Someone can copyright a design, but that does not pre-clude you from making a copy.
Violation of the MJK licence only happens if you have not purchsed the one-time commercial licence and then start selling the design. For personal use is not an issue.
dave
No the opposite, as the panels are used in a way that they loose their stiffness. For the same stiffness you need a way thicker wall than when using plywood the normal way. If you want more damping, the best method is bracing, for tops mass loading a thin wall lossy cabinet (with bitumen or others) can also work as it draws the resonance frequency down (the BBC method like used in the LS3/5A). But the simplest way is bracing a lot.
And wood moves, even plywood so cracks are often there with bigger translam build after some time and temp and humidity change. To avoid those cracks, many soak the wood in epoxy so they are stuck in their form and humidity can't reach them.
Thank you. Yes, I've read translam is not as stiff, although I'm not really clear as to why, I was wondering if it had more damping due to way the laminations are arranged and the shearing force between the wood and glue layers?
Everytime you have a transition from one ply to the other you have damping. The orientation of these in a translam is not that effective.
A thicker wall will typically provide greater damping, and stiffness goes up with the cube.
A sheet of MDF or plywood is specifically designed to be used as a sheet and that is the orientation of the maximal stiffness/strength. But in a translam you cut the stiffening surfaces up and use th ematerial in the least effective orientation.
So:
Advantage: an easy (brute force) method of generating shapes not easily achievable with sheet material
Disadvantages:
1/ usually huge wast.
2/ ignoring the waste use much more material
3/ needs thicker walls to approach the stiffness of the material used in th ecorrect orientation
4/ they tend to crack.
dave
A thicker wall will typically provide greater damping, and stiffness goes up with the cube.

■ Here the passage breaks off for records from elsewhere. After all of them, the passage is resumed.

===== config.mk =====
export PLATFORM = sky130hd
export DESIGN_NAME = divIterative
export DESIGN_NICKNAME = d
export VERILOG_FILES = /design/src/rtl/divPkg.sv /design/src/rtl/divControl.sv /design/src/rtl/divDatapath.sv /design/src/rtl/divIterative.sv
export SDC_FILE = /design/constraint.sdc
export NUM_CORES = 1
export LEC_CHECK = 0
export BUFFER_PORTS_ARGS = -buffer_cell sky130_fd_sc_hd__buf_2
export CORE_ASPECT_RATIO = 1.4
export CORE_MARGIN = 2
export CORE_UTILIZATION = 59
export DETAILED_ROUTE_END_ITERATION = 10
export PLACE_DENSITY_LB_ADDON = 0.1
export SYNTH_ARGS = -nofsm -noshare
export SYNTH_HDL_FRONTEND = slang
export SYNTH_SLANG_ARGS = --single-unit

===== constraint.sdc =====
create_clock -name clk -period 11.1 [get_ports clk]
set_input_delay 0.555 -clock clk [delete_from_list [all_inputs] [get_ports clk]]
set_output_delay 0.555 -clock clk [all_outputs]
set_load 0.1 [all_outputs]
File: src/rtl/three_wire_cfg_pkg.sv
package three_wire_cfg_pkg;
  localparam int ID_W      = 2;
  localparam int ADDR_W    = 5;
  localparam int DATA_W    = 8;
  localparam int HDR_BITS  = ID_W + 1 + ADDR_W;
  localparam int FRAME_LEN = HDR_BITS + DATA_W;
  localparam int CNT_W     = $clog2(FRAME_LEN + 2);

  function automatic logic [DATA_W-1:0] cfg_reset(input int idx);
    return DATA_W'(8'h10 + idx);
  endfunction
endpackage
<file path="src/rtl/spec_retire_queue.sv">
module spec_retire_queue #(
  parameter int IDX_W  = 4,
  parameter int DATA_W = 32,
  parameter int REG_W  = 5
) (
  input  logic              clk,
  input  logic              rst_n,
  input  logic              disp_valid,
  input  logic              disp_is_branch,
  input  logic              disp_writes,
  input  logic [REG_W-1:0]  disp_dest,
  output logic              disp_ready,
  output logic [IDX_W-1:0]  disp_tag,
  input  logic              cmp_valid,
  input  logic [IDX_W-1:0]  cmp_tag,
  input  logic [DATA_W-1:0] cmp_value,
  input  logic              br_valid,
  input  logic [IDX_W-1:0]  br_tag,
  input  logic              br_mispredict,
  output logic              commit_valid,
  output logic              commit_we,
  output logic [REG_W-1:0]  commit_dest,
  output logic [DATA_W-1:0] commit_value,
  output logic              flush_valid,
  output logic [IDX_W-1:0]  flush_tag
);
  localparam int DEPTH = 1 << IDX_W;
  localparam int PTR_W = IDX_W + 1;

  logic [PTR_W-1:0]  head_q, tail_q;
  logic [DEPTH-1:0]  live_q, done_q, isbr_q, we_q;
  logic [DEPTH-1:0]  live_d, done_d, younger;
  logic [REG_W-1:0]  dest_q [DEPTH];
  logic [DATA_W-1:0] val_q  [DEPTH];

  logic [PTR_W-1:0] count;
  logic [IDX_W-1:0] head_idx, tail_idx, br_off;
  logic retire, br_hit, cmp_hit, disp_fire;

  assign count     = tail_q - head_q;
  assign head_idx  = head_q[IDX_W-1:0];
  assign tail_idx  = tail_q[IDX_W-1:0];
  assign br_off    = br_tag - head_idx;
  assign retire    = live_q[head_idx] & done_q[head_idx];
  assign br_hit    = br_valid & live_q[br_tag] & isbr_q[br_tag] & ~done_q[br_tag];
  assign cmp_hit   = cmp_valid & live_q[cmp_tag] & ~isbr_q[cmp_tag];

  assign flush_valid = br_hit & br_mispredict;
  assign flush_tag   = br_tag;
  assign disp_ready  = (count != PTR_W'(DEPTH)) & ~flush_valid;
  assign disp_fire   = disp_valid & disp_ready;
  assign disp_tag    = tail_idx;

  assign commit_valid = retire;
  assign commit_we    = retire & we_q[head_idx] & ~isbr_q[head_idx];
  assign commit_dest  = dest_q[head_idx];
  assign commit_value = val_q[head_idx];

  for (genvar i = 0; i < DEPTH; i++) begin : g_age
    assign younger[i] = (IDX_W'(i) - head_idx) > br_off;
  end

  always_comb begin
    live_d = live_q;
    done_d = done_q;
    if (retire) live_d[head_idx] = 1'b0;
    if (cmp_hit) done_d[cmp_tag] = 1'b1;
    if (br_hit) done_d[br_tag] = 1'b1;
    if (flush_valid) live_d = live_d & ~younger;
    if (disp_fire) begin
      live_d[tail_idx] = 1'b1;
      done_d[tail_idx] = 1'b0;
    end
  end

  always_ff @(posedge clk) begin
    if (!rst_n) begin
      head_q <= '0;
      tail_q <= '0;
      live_q <= '0;
      done_q <= '0;
    end else begin
      live_q <= live_d;
      done_q <= done_d;
      if (retire) head_q <= head_q + 1'b1;
      if (flush_valid) tail_q <= head_q + PTR_W'(br_off) + 1'b1;
      else if (disp_fire) tail_q <= tail_q + 1'b1;
    end
  end

  always_ff @(posedge clk) begin
    if (cmp_hit) val_q[cmp_tag] <= cmp_value;
    if (disp_fire) begin
      isbr_q[tail_idx] <= disp_is_branch;
      we_q[tail_idx]   <= disp_writes & ~disp_is_branch;
      dest_q[tail_idx] <= disp_dest;
    end
  end

  assert_no_overflow_R3: assert property (@(posedge clk) disable iff (!rst_n)
    count <= PTR_W'(DEPTH));

  assert_flush_rewind_R7: assert property (@(posedge clk) disable iff (!rst_n)
    flush_valid |=> tail_idx == $past(br_tag) + IDX_W'(1));

  assert_one_retire_R4: assert property (@(posedge clk) disable iff (!rst_n)
    commit_valid |=> head_q == $past(head_q) + PTR_W'(1));

  assert_commit_nonempty_R4: assert property (@(posedge clk) disable iff (!rst_n)
    commit_valid |-> count != '0);

  assert_flush_blocks_R7: assert property (@(posedge clk) disable iff (!rst_n)
    flush_valid |=> $past(tail_q) != tail_q || $past(count) == '0 || $past(br_off) == $past(count) - PTR_W'(1));
endmodule

</file>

A sheet of MDF or plywood is specifically designed to be used as a sheet and that is the orientation of the maximal stiffness/strength. But in a translam you cut the stiffening surfaces up and use th ematerial in the least effective orientation.
So:
Advantage: an easy (brute force) method of generating shapes not easily achievable with sheet material
Disadvantages:
1/ usually huge wast.
2/ ignoring the waste use much more material
3/ needs thicker walls to approach the stiffness of the material used in th ecorrect orientation
4/ they tend to crack.
dave
Thanks Dave. Yeah, having been a tech for 40 years makes me over cautious I guess. I was exposed to a lot of trade secrets and restricted data.
In any case, it's a beautiful design but I prefer Ted's original concept with the invisible downfacing port.
The little J6T drivers arrived today. Apart from being 4 ohm nominal (and having a DCR of 3 ohms) I can't see much wrong with them. They'll do nicely for surround.
I don't see how that's the case? If you consider the way some braces are made in two parts with a bond between them that damps movement of the shear force wouldn't the bonds between the plys have a similar effect?
FWIW/YMMV: The way I visualize/'reason' it, each joint not bonded with a matching density, MOE specs is an impedance mismatch, so normally a massive constrained layer damping 'brick wall' scenario with a rule-of-thumb to presume the sum isn't even as much as the properties of an enclosed single lam sealed box construction, making the shape and/or its tie bars setting the structure's summed mass, MOE specs ~ the same as a suitably braced/anchored brick, etc., wall's.
IOW, there's no shearing forces when properly designed, constructed and damping is a 'robbing Peter to pay Paul' situation in that the more constrained layering increases mass, its construction is increasing stiffness with mass winning unless quite thick per the 'cubing' requirement, dropping the summed Fs, so usually fine for > ~200 Hz unless enough mass to lower Fs ~ an octave below the speaker's tuning and/or is properly damped via its base mounting scheme.
IOW, there's no shearing forces when properly designed, constructed and damping is a 'robbing Peter to pay Paul' situation in that the more constrained layering increases mass, its construction is increasing stiffness with mass winning unless quite thick per the 'cubing' requirement, dropping the summed Fs, so usually fine for > ~200 Hz unless enough mass to lower Fs ~ an octave below the speaker's tuning and/or is properly damped via its base mounting scheme.